It’s been quite freeing the last few days walking away from social media and even this blog. Friday I was going to throw caution to the wind and have a different type of time out..with wine and music. I didn’t. And I don’t regret it.
I am starting to see things in a different light, and I like what I see. It is no longer coloured by negativity but a perspective that in every thing which appears to be incredibly painful there is also a blessing. I am finally grateful for my pain because of the incredible joy I have found in the lessons learned. Seriously.
I spent time this weekend doing things I enjoy…true time out. Often laughter, often at myself. At times processing and making sense of things and realising that some things aren’t meant to make sense. It just is.
This will be the possibly the last time I will mention ‘him’ because he no longer matters. There is a much better life beyond him. But part of my necessary processing and final let go was about him.
For example, when I think of ‘him’ now I only feel pity. Pity can be seen as a word to recoil from or patronising but it means to see something through the eyes of compassion amongst other meanings.
He will never know the kind of unconditional love he may have had from someone who cared so deeply, he doesn’t trust it and does not know how to accept it. Eventually he will know that people will realise how unwell and broken he is inside, including his daughter as she becomes a woman in her own right. She will question his inability to keep a normal relationship for any length of time and his actions. Why is there a trail of brokenness? I sincerely hope that she will come out of her attachment to him whole. I think of her often and feel sad for her. People who seek to control and hurt others with their actions will always be exposed in the end. He is trapped in perpetual motion that must in itself be incredibly tiring and debilitating to his health as much as at present it is thrilling in what he sees as his’wins’. These wins will eventually become hollow reality. Hollow. You can not hide from your demons they will eventually rise to face you.
His behaviour is part of an illness and it is one that will never subside unless he comes to a place of awareness and want to change. Sadly the track record is fairly damning for narcissists. You may want to be there and help and love them but in a majority of cases there is no way for a narc to accept that help and love because they do not believe they need help. They are unable to see it, or admit to it if they do. Their solid exterior is that only, exterior, inside they are a chaotic mess. What a horrible way to live your life. Always seeking the thrill of your next conquest, your egotistical supply and it never really being enough.
They always find supply because unfortunately there are other ‘brokens’ out there who are easily manipulated by the charm and simply just want and need what is on offer initially. It is very hard to resist. But with a narc, it can’t be offered for a long period of time, the thrill dies off easily, its simply never enough.
It has taken me a while to accept this for what it is. And I feel sadness for him, and for a long time I wanted to help him because I remembered who I thought was a divine promising young man that I fell in love with many years ago, in a very short space of time. I saw something in him, felt it, even though I was very young…now I know what I saw may have existed then but does not now. When I walked out he knew he would never have control of me again so I had lost my appeal…he cut me off. I no longer exist, I am of no use. Narcissists are incapable of empathy. What a gift he gave me in letting me out of his circle of pain. I am grateful.

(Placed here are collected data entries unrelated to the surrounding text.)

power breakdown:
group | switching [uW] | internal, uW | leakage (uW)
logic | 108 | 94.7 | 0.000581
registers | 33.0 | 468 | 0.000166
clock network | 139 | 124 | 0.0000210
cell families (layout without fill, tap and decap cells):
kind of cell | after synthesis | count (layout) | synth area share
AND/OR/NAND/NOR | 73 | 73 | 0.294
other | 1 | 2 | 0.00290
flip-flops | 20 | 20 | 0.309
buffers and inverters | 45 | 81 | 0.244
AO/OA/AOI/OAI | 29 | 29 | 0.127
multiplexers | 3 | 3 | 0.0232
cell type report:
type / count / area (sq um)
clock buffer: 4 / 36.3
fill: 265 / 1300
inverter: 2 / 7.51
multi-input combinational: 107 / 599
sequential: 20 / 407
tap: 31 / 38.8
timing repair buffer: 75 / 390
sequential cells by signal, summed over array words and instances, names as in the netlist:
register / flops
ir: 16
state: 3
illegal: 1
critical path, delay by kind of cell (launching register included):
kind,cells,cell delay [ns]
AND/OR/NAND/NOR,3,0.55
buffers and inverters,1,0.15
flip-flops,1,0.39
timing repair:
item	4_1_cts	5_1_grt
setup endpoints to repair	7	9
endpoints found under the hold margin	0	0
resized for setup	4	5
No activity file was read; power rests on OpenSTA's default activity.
`src/rtl/pps_pkg.sv`:
```
// Shared types and defaults for the PPS phase meter.
package pps_pkg;

  localparam int PPS_CLK_HZ = 125_000_000;
  localparam int PPS_CNT_W  = 32;

  typedef enum logic [1:0] {
    ST_IDLE     = 2'd0,
    ST_WAIT_IN  = 2'd1,
    ST_WAIT_REF = 2'd2
  } pps_state_e;

endpackage

```
`src/rtl/pps_sync_edge.sv`:
```
// DEPTH-flop synchronizer followed by one history flop; stb_o is a 1-cycle rising-edge strobe.
// Total front-end delay is DEPTH cycles to the strobe, identical for every instance.
module pps_sync_edge
  import pps_pkg::*;
#(
  parameter int DEPTH = 2
) (
  input  logic clk,
  input  logic rst,
  input  logic d_i,
  output logic stb_o
);

  logic [DEPTH-1:0] sync_q;
  logic             last_q;

  always_ff @(posedge clk or posedge rst) begin
    if (rst) begin
      sync_q <= '0;
      last_q <= 1'b0;
    end else begin
      sync_q <= {sync_q[DEPTH-2:0], d_i};
      last_q <= sync_q[DEPTH-1];
    end
  end

  assign stb_o = sync_q[DEPTH-1] & ~last_q;

endmodule

```
`src/rtl/pps_phase_meter.sv`:
```
// Signed offset (t_in - t_ref, clk cycles) between local and remote PPS edges, streamed on valid/ready.
// Optional PPS_PERIOD_EN: measures remote PPS period on in_period_o; otherwise that output is 0.
module pps_phase_meter
  import pps_pkg::*;
#(
  parameter int CLK_HZ      = PPS_CLK_HZ,
  parameter int CNT_W       = PPS_CNT_W,
  parameter int SYNC_STAGES = 2,
  parameter int WINDOW      = CLK_HZ / 2
) (
  input  logic             clk,
  input  logic             rst,
  input  logic             pps_ref_i,
  input  logic             pps_in_i,
  output logic [CNT_W-1:0] m_offset_o,
  output logic             m_valid_o,
  input  logic             m_ready_i,
  output logic             err_timeout_o,
  output logic             overrun_o,
  input  logic             clr_overrun_i,
  output logic [CNT_W-1:0] in_period_o
);

  if (SYNC_STAGES < 2) begin : g_bad_sync
    $error("pps_phase_meter: SYNC_STAGES must be >= 2");
  end
  if (longint'(WINDOW) >= (longint'(1) << (CNT_W - 1))) begin : g_bad_window
    $error("pps_phase_meter: WINDOW must be below 2**(CNT_W-1)");
  end

  localparam logic [CNT_W-1:0] WIN_C = CNT_W'(WINDOW);

  logic ref_stb;
  logic in_stb;

  // Same depth on both paths so the strobes carry no relative skew.
  pps_sync_edge #(.DEPTH(SYNC_STAGES)) u_sync_ref (
    .clk   (clk),
    .rst   (rst),
    .d_i   (pps_ref_i),
    .stb_o (ref_stb)
  );

  pps_sync_edge #(.DEPTH(SYNC_STAGES)) u_sync_in (
    .clk   (clk),
    .rst   (rst),
    .d_i   (pps_in_i),
    .stb_o (in_stb)
  );

  pps_state_e             state_q, state_d;
  logic [CNT_W-1:0]       cnt_q, cnt_d;
  logic                   emit;
  logic signed [CNT_W-1:0] emit_off;
  logic                   tmo;

  always_ff @(posedge clk or posedge rst) begin
    if (rst) begin
      state_q <= ST_IDLE;
      cnt_q   <= '0;
    end else begin
      state_q <= state_d;
      cnt_q   <= cnt_d;
    end
  end

  always_comb begin
    state_d = state_q;
    cnt_d   = cnt_q;
    unique case (state_q)
      ST_IDLE: begin
        if (ref_stb && !in_stb) begin
          state_d = ST_WAIT_IN;
          cnt_d   = CNT_W'(1);
        end else if (in_stb && !ref_stb) begin
          state_d = ST_WAIT_REF;
          cnt_d   = CNT_W'(1);
        end
      end
      ST_WAIT_IN: begin
        if (in_stb) begin
          state_d = ST_IDLE;
          cnt_d   = '0;
        end else if (ref_stb) begin
          cnt_d   = CNT_W'(1);
        end else if (cnt_q == WIN_C) begin
          state_d = ST_IDLE;
          cnt_d   = '0;
        end else begin
          cnt_d   = cnt_q + CNT_W'(1);
        end
      end
      ST_WAIT_REF: begin
        if (ref_stb) begin
          state_d = ST_IDLE;
          cnt_d   = '0;
        end else if (in_stb) begin
          cnt_d   = CNT_W'(1);
        end else if (cnt_q == WIN_C) begin
          state_d = ST_IDLE;
          cnt_d   = '0;
        end else begin
          cnt_d   = cnt_q + CNT_W'(1);
        end
      end
      default: begin
        state_d = ST_IDLE;
        cnt_d   = '0;
      end
    endcase
  end

  // The partner edge always takes priority over a repeated edge or the window expiry.
  always_comb begin
    emit     = 1'b0;
    emit_off = '0;
    tmo      = 1'b0;
    unique case (state_q)
      ST_IDLE: begin
        if (ref_stb && in_stb) begin
          emit = 1'b1;
        end
      end
      ST_WAIT_IN: begin
        if (in_stb) begin
          emit     = 1'b1;
          emit_off = $signed(cnt_q);
        end else if (ref_stb || cnt_q == WIN_C) begin
          tmo = 1'b1;
        end
      end
      ST_WAIT_REF: begin
        if (ref_stb) begin
          emit     = 1'b1;
          emit_off = -$signed(cnt_q);
        end else if (in_stb || cnt_q == WIN_C) begin
          tmo = 1'b1;
        end
      end
      default: begin
        emit = 1'b0;
      end
    endcase
  end

  logic             vld_q, vld_d;
  logic [CNT_W-1:0] off_q, off_d;
  logic             ovr_q, ovr_d;
  logic             tmo_q;
  logic             accept;

  assign accept = !vld_q || m_ready_i;

  always_comb begin
    vld_d = vld_q;
    off_d = off_q;
    ovr_d = ovr_q;
    if (emit && accept) begin
      vld_d = 1'b1;
      off_d = emit_off;
    end else if (vld_q && m_ready_i) begin
      vld_d = 1'b0;
    end
    if (emit && !accept) begin
      ovr_d = 1'b1;
    end else if (clr_overrun_i) begin
      ovr_d = 1'b0;
    end
  end

  always_ff @(posedge clk or posedge rst) begin
    if (rst) begin
      vld_q <= 1'b0;
      off_q <= '0;
      ovr_q <= 1'b0;
      tmo_q <= 1'b0;
    end else begin
      vld_q <= vld_d;
      off_q <= off_d;
      ovr_q <= ovr_d;
      tmo_q <= tmo;
    end
  end

  assign m_valid_o     = vld_q;
  assign m_offset_o    = off_q;
  assign overrun_o     = ovr_q;
  assign err_timeout_o = tmo_q;

`ifdef PPS_PERIOD_EN
  logic [CNT_W-1:0] per_cnt_q, per_cnt_d;
  logic [CNT_W-1:0] per_q, per_d;
  logic             seen_q, seen_d;
  logic [CNT_W-1:0] per_cnt_inc;

  assign per_cnt_inc = (per_cnt_q == '1) ? per_cnt_q : per_cnt_q + CNT_W'(1);

  // Counter sits at 0 on the strobe cycle, so the elapsed period is count+1.
  always_comb begin
    per_cnt_d = per_cnt_inc;
    per_d     = per_q;
    seen_d    = seen_q;
    if (in_stb) begin
      per_cnt_d = '0;
      seen_d    = 1'b1;
      if (seen_q) begin
        per_d = per_cnt_inc;
      end
    end
  end

  always_ff @(posedge clk or posedge rst) begin
    if (rst) begin
      per_cnt_q <= '0;
      per_q     <= '0;
      seen_q    <= 1'b0;
    end else begin
      per_cnt_q <= per_cnt_d;
      per_q     <= per_d;
      seen_q    <= seen_d;
    end
  end

  assign in_period_o = per_q;
`else
  assign in_period_o = '0;
`endif

endmodule
```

And it is not what I want for my life and deep inside I knew it at the time I walked out but it has taken all this time to really understand that I was following my instinct, my intuition and that I should always trust myself. Lesson learned, the hard way but learnt nevertheless!:)
The other stuff, things that have weighed me down for so long no longer hold the same type of power or significance. They are significant but now I know it is because it has taught me what I needed to know.
Over this sad time of depression and grief it feels as though I have gone through a metamorphisis; completely emptied myself of despair, felt pain so unbearable, fear of what might happen to me if I let go of these things that bind me and complete confusion. I’ve felt completely alone and yet I coveted the isolation. I needed it to get through this. Part of the change has been to discard what I kept because for a long time I thought without it I could not survive, whether consciously or not it is what I felt I needed…including friendships. I was completely fearful of being alone and therefore kept a hold on ties that never really helped me at all and if anything were toxic.
Admitting to yourself that you have perpetuated this circle of pain of your own volition is extremely tough (admitting your part in it all). But it is necessary in the healing process. You can’t without it.
I have forgiven those that have hurt me or have not been a positive part of my life and even thought they will no longer play a part in it I am grateful that they did in the past. I forgive myself, it is impossible to go through life making decisions that are always right, it’s not human.
I watched an incredibly inspiring movie last night called ‘Belle’. Based in the late 1700’s and on a true story it is about an illegitimate, mixed-race daughter of a British admiral who plays an important role in the campaign to abolish slavery in England. It was amazing. It highlighted to me that you do not have to accept the will of others, who impose their own biases and prejudices and expectations. That if you remain true to you and combine it with action what an extraordinary difference you can make not only in your own life but in that of others…in good intention. With love, honesty, compassion and forgiveness.